*How to complete this task*: Output exactly those lines of the data that lie between the line containing "assign level = chain[STAGES-1];" and the final line, both ends counted.

*Data provided*:
--- src/rtl/sar_emu_pkg.sv ---
package sar_emu_pkg;
   typedef enum logic {
      PH_ACQ  = 1'b0,
      PH_CONV = 1'b1
   } phase_t;
endpackage

--- src/rtl/sar_edge_sync.sv ---
module sar_edge_sync #(
   parameter int STAGES  = 2,
   parameter bit RST_VAL = 1'b0
) (
   input  logic clk,
   input  logic rst_n,
   input  logic din,
   output logic level,
   output logic rise,
   output logic fall
);
   if (STAGES < 2) begin : g_bad_stages
      $error("sar_edge_sync: STAGES must be at least 2");
   end

   logic [STAGES-1:0] chain;
   logic              last;

   for (genvar i = 0; i < STAGES; i++) begin : g_stage
      if (i == 0) begin : g_first
         always_ff @(posedge clk or negedge rst_n) begin
            if (!rst_n) chain[0] <= RST_VAL;
            else        chain[0] <= din;
         end
      end else begin : g_next
         always_ff @(posedge clk or negedge rst_n) begin
            if (!rst_n) chain[i] <= RST_VAL;
            else        chain[i] <= chain[i-1];
         end
      end
   end

   always_ff @(posedge clk or negedge rst_n) begin
      if (!rst_n) last <= RST_VAL;
      else        last <= chain[STAGES-1];
   end

   assign level = chain[STAGES-1];
   assign rise  = level & ~last;
   assign fall  = ~level & last;
endmodule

*Answer space*:
   assign level = chain[STAGES-1];
   assign rise  = level & ~last;
   assign fall  = ~level & last;
endmodule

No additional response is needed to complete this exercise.